Health & Fitness, Weight Loss

The 8 Week Transformation – Week 2 Report

26th May 2015

Need to catch up from the start of my 8 week transformation?

So let’s talk results first shall we? This week I’ve lost another 2.5lbs and 3cm (1.1″) off my measurements, that’s a total of 4.5lbs and 7cm (2.7″). It’s been a bit of a funny week with a few ups and downs, but I’m really glad that overall I’ve come out tops! The start of the week was completely fine, but I started to struggle a little after Thursday when ‘girl problems’ kicked in for the month and I was craving sugar and carbs like a bitch!
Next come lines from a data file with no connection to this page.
This design comes from an exercise in tuning for small area, a short achievable clock period and few clock cycles per item on the open sky130 flow, not from production work. At most, simulation tests tie the RTL to the original design; equivalence was not proved.

==> run a <==
Design vcsk_core, start of the top module:
module vcsk_core (
    input  wire        clk,
    input  wire        rst,
    input  wire        cmd_valid,
    output wire        cmd_ready,
    input  wire [31:0] cmd_data,
    output reg         rsp_valid,
    output reg  [31:0] rsp_data,
    output reg         rsp_err
);
    localparam NCH = 32;
    assign cmd_ready = 1'b1;
    reg        v1;
    reg [31:0] c1;
    reg        rst_q;
    always @(posedge clk) begin
        v1    <= cmd_valid & ~rst;
        c1    <= cmd_data;
        rst_q <= rst;
    end
    wire [1:0]  op      = c1[31:30];
    wire [4:0]  ch      = c1[29:25];
    wire        low_z   = (c1[24:0] == 25'd0);
    wire        is_smp  = (op == 2'b00) && (c1[29:25] == 5'd0) && low_z;
    wire        is_cfg  = (op == 2'b01);
    wire        refused = ((op == 2'b00) && !is_smp) || (op[1] && !low_z);
    wire do_tick = v1 && is_smp;
    wire do_cfg  = v1 && is_cfg;
    wire [4:0]  b_div   = rst_q ? 5'd0  : c1[24:20];
    wire [4:0]  b_div_n = rst_q ? 5'd0  : ~c1[24:20];
    wire [3:0]  b_mode  = rst_q ? 4'd0  : c1[19:16];
    wire [15:0] b_vol   = rst_q ? 16'd0 : c1[15:0];
    reg       v2, s2_smp, s2_rdcfg, s2_rdaud, s2_err;
    reg [4:0] s2_ch;
    always @(posedge clk) begin
        v2       <= v1 & ~rst;
        s2_smp   <= v1 & is_smp;
        s2_rdcfg <= v1 & (op == 2'b10) & low_z;
        s2_rdaud <= v1 & (op == 2'b11) & low_z;
        s2_err   <= refused;
        s2_ch    <= ch;
    end
    wire [NCH*5-1:0]  div_bus;
    wire [NCH*4-1:0]  mode_bus;
    wire [NCH*16-1:0] vol_bus;
    wire [NCH-1:0]    aud_bus;
    genvar gi;
    generate
        for (gi = 0; gi < NCH; gi = gi + 1) begin : g_ch
            vcsk_channel #(
                .RESET_DIVIDE(gi)
            ) u_ch (
                .clk      (clk),
                .rst      (rst_q),
                .cfg_we   (rst_q || (do_cfg && (ch == gi))),
                .cfg_div  (b_div),
                .cfg_div_n(b_div_n),
                .cfg_mode (b_mode),
                .cfg_vol  (b_vol),
                .tick     (do_tick),
                .divide   (div_bus[gi*5 +: 5]),
  ...
==> flow/config.mk <==
export PLATFORM = sky130hd
export DESIGN_NAME = vcsk_core
export DESIGN_NICKNAME = vcsk_core
export VERILOG_FILES = /design/flow/design.v
export SDC_FILE = /design/flow/constraint.sdc
export NUM_CORES = 4
export LEC_CHECK = 0
export CAP_MARGIN = 20
export CORE_MARGIN = 2
export CORE_UTILIZATION = 40
export SLEW_MARGIN = 20
==> flow/constraint.sdc <==
create_clock -name core_clock -period 44.0 [get_ports {clk}]
set_input_delay 8.8000 -clock core_clock [delete_from_list [all_inputs] [get_ports {clk}]]
set_output_delay 8.8000 -clock core_clock [all_outputs]
set_load 0.01 [all_outputs]
run.sh (not shown) runs the stock make flow with config.mk's settings and CLKGATE_MAP_FILE= SYNTH_SCRIPT=/design/flow/synth_recipe.tcl, a recipe that flattens the netlist after the stock synthesis.
==> run b (differences from run a) <==
--- a/flow/design.v
+++ b/flow/design.v
@@ -1071,17 +1071,27 @@
     wire ts459 = ts443 ^ tc424 ^ tc442;
     wire tc459 = (ts443 & tc424) | (ts443 & tc442) | (tc424 & tc442);
     wire ts460 = ts444 ^ tc426 ^ tc443;
     wire [15:0] row_a = {ts460, ts459, ts458, ts457, ts456, ts455, ts454, ts453, ts452, ts451, ts450, ts449, ts448, ts447, ts446, ts445};
     wire [15:0] row_b = {tc459, tc458, tc457, tc456, tc455, tc454, tc453, tc452, tc451, tc450, tc449, tc448, tc447, tc446, tc445, pp[496]};
-    wire [15:0] mix = row_a + row_b;
-    wire [4:0] rd_div  = div_bus[s2_ch*5 +: 5];
-    wire [3:0] rd_mode = mode_bus[s2_ch*4 +: 4];
-    wire       rd_aud  = aud_bus[s2_ch];
+    reg        v3, s3_smp, s3_rdcfg, s3_err, s3_aud;
+    reg [15:0] s3_ra, s3_rb;
+    reg [13:0] s3_cfg;
     always @(posedge clk) begin
-        rsp_valid <= v2 & ~rst;
-        rsp_err   <= s2_err;
-        rsp_data[15:0]  <= (s2_smp | s2_rdcfg) ? mix : {15'd0, s2_rdaud & rd_aud};
-        rsp_data[31:16] <= s2_smp   ? {16{mix[15]}} :
-                           s2_rdcfg ? {2'b01, s2_ch, rd_div, rd_mode} : 16'd0;
+        v3       <= v2 & ~rst;
+        s3_smp   <= s2_smp;
+        s3_rdcfg <= s2_rdcfg;
+        s3_err   <= s2_err;
+        s3_aud   <= s2_rdaud & aud_bus[s2_ch];
+        s3_ra    <= row_a;
+        s3_rb    <= row_b;
+        s3_cfg   <= {s2_ch, div_bus[s2_ch*5 +: 5], mode_bus[s2_ch*4 +: 4]};
+    end
+    wire [15:0] mix = s3_ra + s3_rb;
+    always @(posedge clk) begin
+        rsp_valid <= v3 & ~rst;
+        rsp_err   <= s3_err;
+        rsp_data[15:0]  <= (s3_smp | s3_rdcfg) ? mix : {15'd0, s3_aud};
+        rsp_data[31:16] <= s3_smp   ? {16{mix[15]}} :
+                           s3_rdcfg ? {2'b01, s3_cfg} : 16'd0;
     end
 endmodule
==> flow/flow/run.sh (new file) <==
#!/bin/bash
# The standard layout, with the port buffers that buffer_ports inserts made
# sky130_fd_sc_hd__buf_2 cells instead of its default choice.
set -euo pipefail
export BUFFER_PORTS_ARGS="-buffer_cell sky130_fd_sc_hd__buf_2"
bash standard.sh finish > standard.log 2>&1
==> flow/standard.sh (new file) <==
#!/bin/bash
# synth_recipe.tcl (not shown) runs the flow's synth.tcl, then flattens the netlist and writes it again
# the make line also repeats each setting of config.mk as NAME=value (left out here)
make -C /OpenROAD-flow-scripts/flow DESIGN_CONFIG=/design/flow/config.mk WORK_HOME=/design/flow/orfs CLKGATE_MAP_FILE= SYNTH_SCRIPT=/design/flow/synth_recipe.tcl "${@:-finish}"
removed: flow/run.sh
==> run c (differences from run a) <==
--- a/flow/design.v
+++ b/flow/design.v
@@ -1071,17 +1071,27 @@
     wire ts459 = ts443 ^ tc424 ^ tc442;
     wire tc459 = (ts443 & tc424) | (ts443 & tc442) | (tc424 & tc442);
     wire ts460 = ts444 ^ tc426 ^ tc443;
     wire [15:0] row_a = {ts460, ts459, ts458, ts457, ts456, ts455, ts454, ts453, ts452, ts451, ts450, ts449, ts448, ts447, ts446, ts445};
     wire [15:0] row_b = {tc459, tc458, tc457, tc456, tc455, tc454, tc453, tc452, tc451, tc450, tc449, tc448, tc447, tc446, tc445, pp[496]};
-    wire [15:0] mix = row_a + row_b;
-    wire [4:0] rd_div  = div_bus[s2_ch*5 +: 5];
-    wire [3:0] rd_mode = mode_bus[s2_ch*4 +: 4];
-    wire       rd_aud  = aud_bus[s2_ch];
+    reg        v3, s3_smp, s3_rdcfg, s3_err, s3_aud;
+    reg [15:0] s3_ra, s3_rb;
+    reg [13:0] s3_cfg;
     always @(posedge clk) begin
-        rsp_valid <= v2 & ~rst;
-        rsp_err   <= s2_err;
-        rsp_data[15:0]  <= (s2_smp | s2_rdcfg) ? mix : {15'd0, s2_rdaud & rd_aud};
-        rsp_data[31:16] <= s2_smp   ? {16{mix[15]}} :
-                           s2_rdcfg ? {2'b01, s2_ch, rd_div, rd_mode} : 16'd0;
+        v3       <= v2 & ~rst;
+        s3_smp   <= s2_smp;
+        s3_rdcfg <= s2_rdcfg;
+        s3_err   <= s2_err;
+        s3_aud   <= s2_rdaud & aud_bus[s2_ch];
+        s3_ra    <= row_a;
+        s3_rb    <= row_b;
+        s3_cfg   <= {s2_ch, div_bus[s2_ch*5 +: 5], mode_bus[s2_ch*4 +: 4]};
+    end
+    wire [15:0] mix = s3_ra + s3_rb;
+    always @(posedge clk) begin
+        rsp_valid <= v3 & ~rst;
+        rsp_err   <= s3_err;
+        rsp_data[15:0]  <= (s3_smp | s3_rdcfg) ? mix : {15'd0, s3_aud};
+        rsp_data[31:16] <= s3_smp   ? {16{mix[15]}} :
+                           s3_rdcfg ? {2'b01, s3_cfg} : 16'd0;
     end
 endmodule
==> notes <==
Between run b and run a, the lower sequential cell count is in run a (gap 51). The lowest non-clock buffer count belongs to run a, the highest to run c. Register-to-register slack: run a < run c < run b. Via count: run a is lower than run b (about 0.8%).
Testbench counts of run b, summed over its fixed seeds: cycles 12,288, items 12,256.
Testbench counts of run c, summed over its fixed seeds: cycles 12,288, items 12,256.
Only the layout flow was run in run a; the RTL was not checked for function there.

[afterwards: timing with drivers on the ports]
In the flow no input, the clock included, has a driving cell. The finished layouts below were timed again as built, in two steps.
Step 1 assumes that a clkbuf_16 drives the clock port and a buf_2 every other input.
Step 2 times the ports against the registers' clock, not the clock port: input delays grow and output delays shrink by t, the midpoint of the rising clock arrivals with the driver on.
Three values: no drivers, after step 1, after step 2; two values: the first two.
run	t (ns)	slack for setup (ns)	hold WS [ns]	worst slew at a driven data input, ns	pins driven straight from the clock port
run a	0.869	33.324 / 33.324 / 33.324	0.342 / 0.342 / 0.342	0.04	1
run b	0.881	33.952 / 33.872 / 34.753	0.326 / 0.326 / 0.326	0.03	1
run c	0.890	33.530 / 33.450 / 34.340	0.326 / 0.326 / 0.326	0.04	1
After both steps every run listed still meets setup and hold.
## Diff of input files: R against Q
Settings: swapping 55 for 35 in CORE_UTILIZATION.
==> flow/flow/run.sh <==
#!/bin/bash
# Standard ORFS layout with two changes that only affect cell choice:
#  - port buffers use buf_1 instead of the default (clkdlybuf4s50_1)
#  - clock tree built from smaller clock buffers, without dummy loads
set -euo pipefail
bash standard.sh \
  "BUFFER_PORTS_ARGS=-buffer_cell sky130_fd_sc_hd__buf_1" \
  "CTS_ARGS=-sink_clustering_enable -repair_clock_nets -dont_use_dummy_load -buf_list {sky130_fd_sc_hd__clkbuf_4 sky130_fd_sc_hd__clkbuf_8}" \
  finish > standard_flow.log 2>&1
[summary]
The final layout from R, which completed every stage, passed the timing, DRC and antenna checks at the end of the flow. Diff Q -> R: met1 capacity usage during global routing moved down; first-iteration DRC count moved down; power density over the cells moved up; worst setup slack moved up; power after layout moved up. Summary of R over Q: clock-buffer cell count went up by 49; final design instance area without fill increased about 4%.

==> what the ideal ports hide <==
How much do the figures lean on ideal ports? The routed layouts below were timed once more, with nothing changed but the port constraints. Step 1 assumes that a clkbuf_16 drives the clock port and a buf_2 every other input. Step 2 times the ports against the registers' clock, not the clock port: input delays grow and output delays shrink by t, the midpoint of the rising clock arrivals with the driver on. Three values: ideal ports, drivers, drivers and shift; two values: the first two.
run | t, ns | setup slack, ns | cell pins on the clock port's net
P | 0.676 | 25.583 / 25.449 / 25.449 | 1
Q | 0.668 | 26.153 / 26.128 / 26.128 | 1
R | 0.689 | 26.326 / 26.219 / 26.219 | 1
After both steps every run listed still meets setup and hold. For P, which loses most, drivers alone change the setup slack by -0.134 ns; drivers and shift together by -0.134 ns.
Cheat meal wise, Hubby and I went out for a really lovely Turkish grill for his birthday and we had some cheeky cake at home too. Saturday was a little tricky as we were at a friend’s for a leaving do BBQ. I’d already planned to have a bunless burger and salad and also brought a bag of homemade popcorn which I would definitely recommend as a go to snack. I make it with a few sprays of 1 cal spray in the pan and a few sprays after they’ve popped to make the salt stick better. Wallah, that’s it and you have a much more manageable alternative to the mountain of crisps and chocolate bites.

This week I definitely noticed an overall improvement in my fitness which I credit much to my circuit workouts. On Sunday, my sister and I did the Race for Life 5k in Guildford. Let me just say first that I hate jogging! It’s my least favourite cardio activity, but somehow I manage to get roped into some kind of running/jogging event every year. So I’m pretty surprised that for not having done any training for it in over a month I managed to jog non-stop and completed it in around 33/34 minutes.

In other news you can now find out more about Alexis’ training programme on his new Facebook page ‘Fit & Mettle Personal Training‘. He’s currently looking to take on more clients for a free 8-12 week programme to build up his portfolio. What are you waiting for? :)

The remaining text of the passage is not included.